57
   

WikiLeaks about to hit the fan

 
 
wandeljw
 
  1  
Reply Wed 21 Sep, 2011 01:41 pm
Quote:
WikiLeaks founder Julian Assange’s memoir being published without his approval
(Jill Lawless, Associated Press, September 21, 2011)

A long-awaited memoir by WikiLeaks founder Julian Assange is finally being published — without his approval.

British publisher Canongate said Wednesday that the book, billed as an “unauthorized autobiography,” will go on sale in stores and online Thursday.

Canongate paid the 40-year-old Assange for the rights to the memoir last year, and he began working with a ghostwriter on the book, which he said he hoped would be “one of the unifying documents of our generation.”

Canongate sold rights to more than 30 publishers around the world, including Alfred A. Knopf in the U.S.

But Canongate said that as he recorded 50 hours of interviews about his life, Assange became increasingly troubled by the prospect, eventually declaring that “all memoir is prostitution.”

The publisher said Assange tried to cancel his contract, but since he had not repaid his advance it had decided to publish the first draft that the WikiLeaks founder delivered to the publisher in March.

WikiLeaks did not immediately respond to requests for comment.

Canongate publishing director Nick Davies said Assange’s response to the decision to publish had been “close to outrage,” but he said the WikiLeaks chief should be pleased with the result.

“It’s the good and the bad of Julian in there, which ultimately does him some favors,” Davies said.

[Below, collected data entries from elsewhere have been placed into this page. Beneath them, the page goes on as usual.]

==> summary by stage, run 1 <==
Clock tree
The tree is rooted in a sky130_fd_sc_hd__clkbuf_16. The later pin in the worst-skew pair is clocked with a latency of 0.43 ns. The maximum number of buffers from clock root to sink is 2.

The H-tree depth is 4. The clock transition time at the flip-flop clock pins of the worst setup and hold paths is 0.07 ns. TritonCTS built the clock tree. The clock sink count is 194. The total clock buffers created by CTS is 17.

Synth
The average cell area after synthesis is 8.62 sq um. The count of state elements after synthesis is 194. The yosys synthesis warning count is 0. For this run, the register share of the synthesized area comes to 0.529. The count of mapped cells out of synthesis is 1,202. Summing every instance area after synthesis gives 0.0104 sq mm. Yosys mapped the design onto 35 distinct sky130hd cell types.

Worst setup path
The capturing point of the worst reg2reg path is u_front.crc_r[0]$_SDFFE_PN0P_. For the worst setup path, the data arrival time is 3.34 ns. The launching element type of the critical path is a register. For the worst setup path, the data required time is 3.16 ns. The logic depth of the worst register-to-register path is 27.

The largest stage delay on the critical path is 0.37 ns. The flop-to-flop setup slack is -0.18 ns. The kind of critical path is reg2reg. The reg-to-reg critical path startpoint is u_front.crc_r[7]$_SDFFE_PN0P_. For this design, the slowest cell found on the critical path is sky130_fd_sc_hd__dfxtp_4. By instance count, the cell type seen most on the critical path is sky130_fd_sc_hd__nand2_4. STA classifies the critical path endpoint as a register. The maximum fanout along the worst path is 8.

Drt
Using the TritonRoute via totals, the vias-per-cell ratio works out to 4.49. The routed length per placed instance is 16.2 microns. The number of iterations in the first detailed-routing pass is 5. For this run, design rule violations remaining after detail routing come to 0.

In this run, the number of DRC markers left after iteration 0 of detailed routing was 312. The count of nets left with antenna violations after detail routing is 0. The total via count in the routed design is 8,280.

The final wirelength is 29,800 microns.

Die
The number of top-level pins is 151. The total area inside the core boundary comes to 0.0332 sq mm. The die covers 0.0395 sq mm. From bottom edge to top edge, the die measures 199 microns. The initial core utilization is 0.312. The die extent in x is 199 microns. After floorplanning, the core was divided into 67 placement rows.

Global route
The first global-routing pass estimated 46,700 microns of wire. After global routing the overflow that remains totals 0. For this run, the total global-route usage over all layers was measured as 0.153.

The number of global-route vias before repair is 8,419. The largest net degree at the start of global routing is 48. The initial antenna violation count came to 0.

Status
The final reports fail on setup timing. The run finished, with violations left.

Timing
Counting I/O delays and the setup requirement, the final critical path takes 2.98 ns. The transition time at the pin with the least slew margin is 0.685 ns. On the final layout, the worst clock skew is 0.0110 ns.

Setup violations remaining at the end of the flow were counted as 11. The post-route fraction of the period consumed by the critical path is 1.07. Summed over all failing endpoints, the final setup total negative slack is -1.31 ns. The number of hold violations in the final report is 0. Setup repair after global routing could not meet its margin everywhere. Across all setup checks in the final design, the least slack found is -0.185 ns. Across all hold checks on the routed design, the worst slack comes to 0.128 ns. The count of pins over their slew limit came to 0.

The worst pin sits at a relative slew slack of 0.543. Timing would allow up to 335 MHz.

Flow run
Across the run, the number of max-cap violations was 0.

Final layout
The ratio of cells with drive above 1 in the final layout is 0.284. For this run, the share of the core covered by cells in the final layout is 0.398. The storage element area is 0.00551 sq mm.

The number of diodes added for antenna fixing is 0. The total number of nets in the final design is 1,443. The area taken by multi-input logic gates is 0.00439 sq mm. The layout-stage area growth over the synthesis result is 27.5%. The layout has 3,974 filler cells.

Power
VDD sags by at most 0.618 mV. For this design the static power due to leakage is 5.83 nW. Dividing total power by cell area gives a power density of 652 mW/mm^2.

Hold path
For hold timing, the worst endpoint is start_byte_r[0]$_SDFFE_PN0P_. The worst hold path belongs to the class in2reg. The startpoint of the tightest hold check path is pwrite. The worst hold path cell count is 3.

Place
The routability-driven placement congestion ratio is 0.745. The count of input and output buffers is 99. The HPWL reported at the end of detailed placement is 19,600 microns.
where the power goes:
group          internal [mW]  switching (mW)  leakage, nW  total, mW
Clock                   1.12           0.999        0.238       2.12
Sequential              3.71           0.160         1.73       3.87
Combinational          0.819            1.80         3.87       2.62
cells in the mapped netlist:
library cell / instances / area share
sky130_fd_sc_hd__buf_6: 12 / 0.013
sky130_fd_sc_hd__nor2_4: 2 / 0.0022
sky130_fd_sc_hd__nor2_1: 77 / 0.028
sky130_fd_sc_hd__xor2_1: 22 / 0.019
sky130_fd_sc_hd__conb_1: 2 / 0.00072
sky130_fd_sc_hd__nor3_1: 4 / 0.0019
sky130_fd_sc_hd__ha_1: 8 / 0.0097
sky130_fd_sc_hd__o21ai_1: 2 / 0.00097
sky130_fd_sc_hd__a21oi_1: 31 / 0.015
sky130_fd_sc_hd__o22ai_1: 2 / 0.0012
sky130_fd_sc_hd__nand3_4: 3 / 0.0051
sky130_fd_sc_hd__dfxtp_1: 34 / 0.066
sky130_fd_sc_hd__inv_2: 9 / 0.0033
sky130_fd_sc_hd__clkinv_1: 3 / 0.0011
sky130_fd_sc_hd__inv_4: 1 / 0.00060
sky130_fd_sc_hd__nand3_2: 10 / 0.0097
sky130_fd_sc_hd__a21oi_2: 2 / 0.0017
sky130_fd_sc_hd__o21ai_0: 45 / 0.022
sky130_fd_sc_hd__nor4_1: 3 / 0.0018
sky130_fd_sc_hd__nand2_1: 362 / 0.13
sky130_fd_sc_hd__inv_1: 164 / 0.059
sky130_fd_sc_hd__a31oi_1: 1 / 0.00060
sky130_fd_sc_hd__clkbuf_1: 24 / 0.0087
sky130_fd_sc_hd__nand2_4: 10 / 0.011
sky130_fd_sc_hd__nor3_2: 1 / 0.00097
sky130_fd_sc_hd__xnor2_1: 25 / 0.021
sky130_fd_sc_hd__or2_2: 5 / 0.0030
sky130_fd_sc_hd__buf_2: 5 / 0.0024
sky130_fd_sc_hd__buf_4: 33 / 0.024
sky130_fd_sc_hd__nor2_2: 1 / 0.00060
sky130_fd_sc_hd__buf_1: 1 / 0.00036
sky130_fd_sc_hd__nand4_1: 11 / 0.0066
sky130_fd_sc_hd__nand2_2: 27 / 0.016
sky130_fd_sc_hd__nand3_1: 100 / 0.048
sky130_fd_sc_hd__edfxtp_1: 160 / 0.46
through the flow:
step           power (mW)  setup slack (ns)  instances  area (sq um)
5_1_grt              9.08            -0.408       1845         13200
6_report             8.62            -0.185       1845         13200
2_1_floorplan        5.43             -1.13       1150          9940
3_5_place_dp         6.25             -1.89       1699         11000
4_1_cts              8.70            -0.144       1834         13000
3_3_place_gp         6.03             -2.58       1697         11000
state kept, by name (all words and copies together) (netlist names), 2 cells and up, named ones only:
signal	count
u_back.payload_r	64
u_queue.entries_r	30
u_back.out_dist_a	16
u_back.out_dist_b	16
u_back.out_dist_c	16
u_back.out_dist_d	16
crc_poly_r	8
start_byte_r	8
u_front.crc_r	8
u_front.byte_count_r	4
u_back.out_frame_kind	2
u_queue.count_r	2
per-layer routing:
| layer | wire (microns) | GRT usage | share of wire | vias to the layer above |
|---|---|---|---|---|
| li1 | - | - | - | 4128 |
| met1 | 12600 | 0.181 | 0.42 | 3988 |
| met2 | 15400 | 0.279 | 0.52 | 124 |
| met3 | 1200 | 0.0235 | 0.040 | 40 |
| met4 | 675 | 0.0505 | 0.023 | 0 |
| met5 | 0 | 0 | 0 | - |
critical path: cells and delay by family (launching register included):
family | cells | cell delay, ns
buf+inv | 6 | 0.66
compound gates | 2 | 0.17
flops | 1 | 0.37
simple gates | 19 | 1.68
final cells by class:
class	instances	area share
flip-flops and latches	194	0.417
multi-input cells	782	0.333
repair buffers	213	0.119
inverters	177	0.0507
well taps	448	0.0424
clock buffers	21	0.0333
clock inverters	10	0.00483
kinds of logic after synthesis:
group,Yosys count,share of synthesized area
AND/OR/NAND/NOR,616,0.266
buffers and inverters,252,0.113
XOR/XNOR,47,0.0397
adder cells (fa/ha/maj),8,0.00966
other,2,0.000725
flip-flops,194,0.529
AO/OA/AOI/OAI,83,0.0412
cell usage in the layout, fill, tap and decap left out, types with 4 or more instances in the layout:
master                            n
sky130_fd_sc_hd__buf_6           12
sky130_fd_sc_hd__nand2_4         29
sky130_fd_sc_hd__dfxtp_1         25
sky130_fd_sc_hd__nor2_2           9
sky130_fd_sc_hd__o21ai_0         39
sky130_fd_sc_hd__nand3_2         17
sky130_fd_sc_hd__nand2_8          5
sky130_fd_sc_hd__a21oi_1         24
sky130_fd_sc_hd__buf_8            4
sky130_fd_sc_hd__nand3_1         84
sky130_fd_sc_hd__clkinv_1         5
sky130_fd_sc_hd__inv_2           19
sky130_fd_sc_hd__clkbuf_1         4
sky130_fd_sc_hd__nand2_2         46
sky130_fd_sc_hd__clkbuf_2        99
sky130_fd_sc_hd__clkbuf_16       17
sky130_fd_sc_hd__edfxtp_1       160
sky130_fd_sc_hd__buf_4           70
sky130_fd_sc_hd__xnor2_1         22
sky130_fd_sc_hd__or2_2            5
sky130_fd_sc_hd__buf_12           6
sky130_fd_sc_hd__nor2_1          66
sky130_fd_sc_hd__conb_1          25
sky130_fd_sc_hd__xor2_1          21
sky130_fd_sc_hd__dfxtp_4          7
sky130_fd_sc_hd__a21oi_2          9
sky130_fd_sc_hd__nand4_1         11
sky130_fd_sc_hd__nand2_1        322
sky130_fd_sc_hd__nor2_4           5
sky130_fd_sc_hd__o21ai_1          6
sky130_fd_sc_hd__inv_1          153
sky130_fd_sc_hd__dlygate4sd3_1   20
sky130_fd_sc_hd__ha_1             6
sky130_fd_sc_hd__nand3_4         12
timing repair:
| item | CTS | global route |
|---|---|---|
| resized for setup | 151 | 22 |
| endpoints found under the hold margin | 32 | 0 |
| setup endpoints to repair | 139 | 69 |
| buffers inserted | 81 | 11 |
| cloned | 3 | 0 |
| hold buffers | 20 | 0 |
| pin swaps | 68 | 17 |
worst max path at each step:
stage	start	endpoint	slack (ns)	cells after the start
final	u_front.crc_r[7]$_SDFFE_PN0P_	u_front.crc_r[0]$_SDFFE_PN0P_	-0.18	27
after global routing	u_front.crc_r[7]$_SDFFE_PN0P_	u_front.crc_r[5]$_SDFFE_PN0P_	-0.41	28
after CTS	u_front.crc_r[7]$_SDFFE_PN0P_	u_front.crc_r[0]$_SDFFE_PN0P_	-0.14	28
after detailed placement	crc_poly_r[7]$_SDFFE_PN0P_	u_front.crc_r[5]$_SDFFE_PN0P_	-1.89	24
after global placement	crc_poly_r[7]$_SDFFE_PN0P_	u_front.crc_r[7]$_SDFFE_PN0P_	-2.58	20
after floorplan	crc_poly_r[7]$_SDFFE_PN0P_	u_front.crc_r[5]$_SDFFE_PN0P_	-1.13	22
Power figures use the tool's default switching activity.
## src/hw/rtl/pipc_pkg.sv

```systemverilog
// ----------------------------------------------------------------------------
// pipc_pkg
// Shared types, constants and helper functions for the crossing-number test.
// ----------------------------------------------------------------------------
package pipc_pkg;

  localparam int CoordW = 32;
  localparam int WordW  = 64;
  localparam int CfgW   = 32;
  localparam int DiffW  = 34;
  localparam int DivW   = 64;

  typedef enum logic [1:0] {
    OUT_NONE   = 2'd0,
    OUT_TOGGLE = 2'd1,
    OUT_BORDER = 2'd2
  } outcome_t;

  typedef enum logic {
    REG_QUERY_LAT = 1'b0,
    REG_QUERY_LON = 1'b1
  } reg_index_t;

  // Controller to datapath.
  typedef struct packed {
    logic load;
    logic div_start;
    logic finish;
    logic clear;
  } dp_cmd_t;

  // Datapath to controller.
  typedef struct packed {
    logic need_div;
    logic div_busy;
  } dp_status_t;

  function automatic logic [CoordW-1:0] decode_lat(input logic [WordW-1:0] w);
    logic [CoordW-1:0] r;
    r = '0;
    for (int i = 0; i < 16; i++) begin
      r[31-i] = w[63-2*i];
      r[15-i] = w[31-2*i];
    end
    return r;
  endfunction

  function automatic logic [CoordW-1:0] decode_lon(input logic [WordW-1:0] w);
    logic [CoordW-1:0] r;
    r = '0;
    for (int i = 0; i < 16; i++) begin
      r[31-i] = w[62-2*i];
      r[15-i] = w[30-2*i];
    end
    return r;
  endfunction

endpackage

```

## src/hw/rtl/pipc_ctrl.sv

```systemverilog
// ----------------------------------------------------------------------------
// pipc_ctrl
// Sequencer: accept a vertex, classify, divide when needed, report on last.
// ----------------------------------------------------------------------------
module pipc_ctrl (
  input  logic                 clk,
  input  logic                 rst,
  input  logic                 in_valid,
  output logic                 in_ready,
  input  logic                 in_last,
  output logic                 out_valid,
  input  logic                 out_ready,
  output pipc_pkg::dp_cmd_t    cmd,
  input  pipc_pkg::dp_status_t status,
  input  logic [1:0]           outcome,
  output logic [1:0]           out_outcome
);
  typedef enum logic [4:0] {
    S_IDLE  = 5'b00001,
    S_CLASS = 5'b00010,
    S_START = 5'b00100,
    S_WAIT  = 5'b01000,
    S_DONE  = 5'b10000
  } state_t;

  state_t state, state_next;
  logic   last_r;
  logic   ov;
  logic   report;

  assign in_ready = (state == S_IDLE) && !(ov && !out_ready);
  assign out_valid = ov;

  always_comb begin
    cmd = '0;
    state_next = state;
    report = 1'b0;
    unique case (state)
      S_IDLE: begin
        if (in_valid && in_ready) begin
          cmd.load = 1'b1;
          state_next = S_CLASS;
        end
      end
      S_CLASS: begin
        cmd.div_start = 1'b1;
        state_next = S_START;
      end
      S_START: begin
        state_next = status.need_div ? S_WAIT : S_DONE;
      end
      S_WAIT: begin
        if (!status.div_busy) begin
          cmd.finish = 1'b1;
          state_next = S_DONE;
        end
      end
      S_DONE: begin
        if (last_r) begin
          if (!ov || out_ready) begin
            report = 1'b1;
            cmd.clear = 1'b1;
            state_next = S_IDLE;
          end
        end else begin
          state_next = S_IDLE;
        end
      end
      default: state_next = S_IDLE;
    endcase
  end

  always_ff @(posedge clk) begin
    if (rst) begin
      state <= S_IDLE;
      ov    <= 1'b0;
    end else begin
      state <= state_next;
      if (report) ov <= 1'b1;
      else if (out_ready) ov <= 1'b0;
    end
  end

  always_ff @(posedge clk) begin
    if (cmd.load) last_r <= in_last;
    if (report) out_outcome <= outcome;
  end
endmodule

```
`config.mk`:
```
export PLATFORM = sky130hd
export DESIGN_NAME = tfpc_front
export DESIGN_NICKNAME = d
export VERILOG_FILES = /design/src/rtl/core/tfpc_pkg.sv /design/src/rtl/core/tfpc_front.sv
export SDC_FILE = /design/constraint.sdc
export NUM_CORES = 1
export LEC_CHECK = 0
export BUFFER_PORTS_ARGS = -buffer_cell sky130_fd_sc_hd__buf_2
export CELL_PAD_IN_SITES_DETAIL_PLACEMENT = 0
export CELL_PAD_IN_SITES_GLOBAL_PLACEMENT = 2
export CORE_ASPECT_RATIO = 1.1
export CORE_MARGIN = 1.5
export CORE_UTILIZATION = 30
export CTS_BUF_LIST = sky130_fd_sc_hd__clkbuf_16
export DETAILED_ROUTE_END_ITERATION = 8
export GPL_ROUTABILITY_DRIVEN = 1
export MAX_ROUTING_LAYER = met4
export PLACE_DENSITY = 0.7
export SYNTH_ARGS = -nofsm -noshare
export SYNTH_HDL_FRONTEND = slang
export SYNTH_SLANG_ARGS = --single-unit
```
`constraint.sdc`:
```
create_clock -name clk_i -period 7.2 [get_ports clk_i]
set_input_delay 1.44 -clock clk_i [delete_from_list [all_inputs] [get_ports clk_i]]
set_output_delay 1.44 -clock clk_i [all_outputs]
set_load 0.005 [all_outputs]
```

“He has been portrayed as this Bond villain or a character from a Stieg Larsson novel ... but what comes through here is this very human portrait of Julian, warts and all,” he said. “He’s a warmer character than a lot of people will be expecting.”

In December, Assange said he didn’t want to write a book, but had been forced into the deal to pay his legal bills and keep WikiLeaks afloat. He said the deal would bring in $500,000 from Canongate and $800,000 from Knopf.

Knopf, a division of Random House, said Wednesday that it had canceled its contract to publish the book.

“The author did not complete his work on the manuscript or deliver a book to us in accordance with our agreement,” spokesman Paul Bogaards said in a statement. “We will not be moving forward with our publication.”

WikiLeaks and its silver-haired frontman shot to worldwide prominence with a series of spectacular leaks of secret U.S. material, including the publication of about 250,000 classified State Department cables.

Assange has gained global fame as the face of WikiLeaks, but also has fallen out with many former allies, and with media partners, which had helped edit and publish the site’s trove of secret documents.

Canongate said the book traces Assange’s life from his Australian childhood through his time as a teenage computer hacker to the founding of the secret-spilling website.

It said the book is, “like its author, passionate, provocative and opinionated.”

The Independent newspaper, which will run extracts from the book starting Thursday, said the memoir also deals with events in Sweden in 2010 that led to allegations of rape and sexual molestation against Assange by two women.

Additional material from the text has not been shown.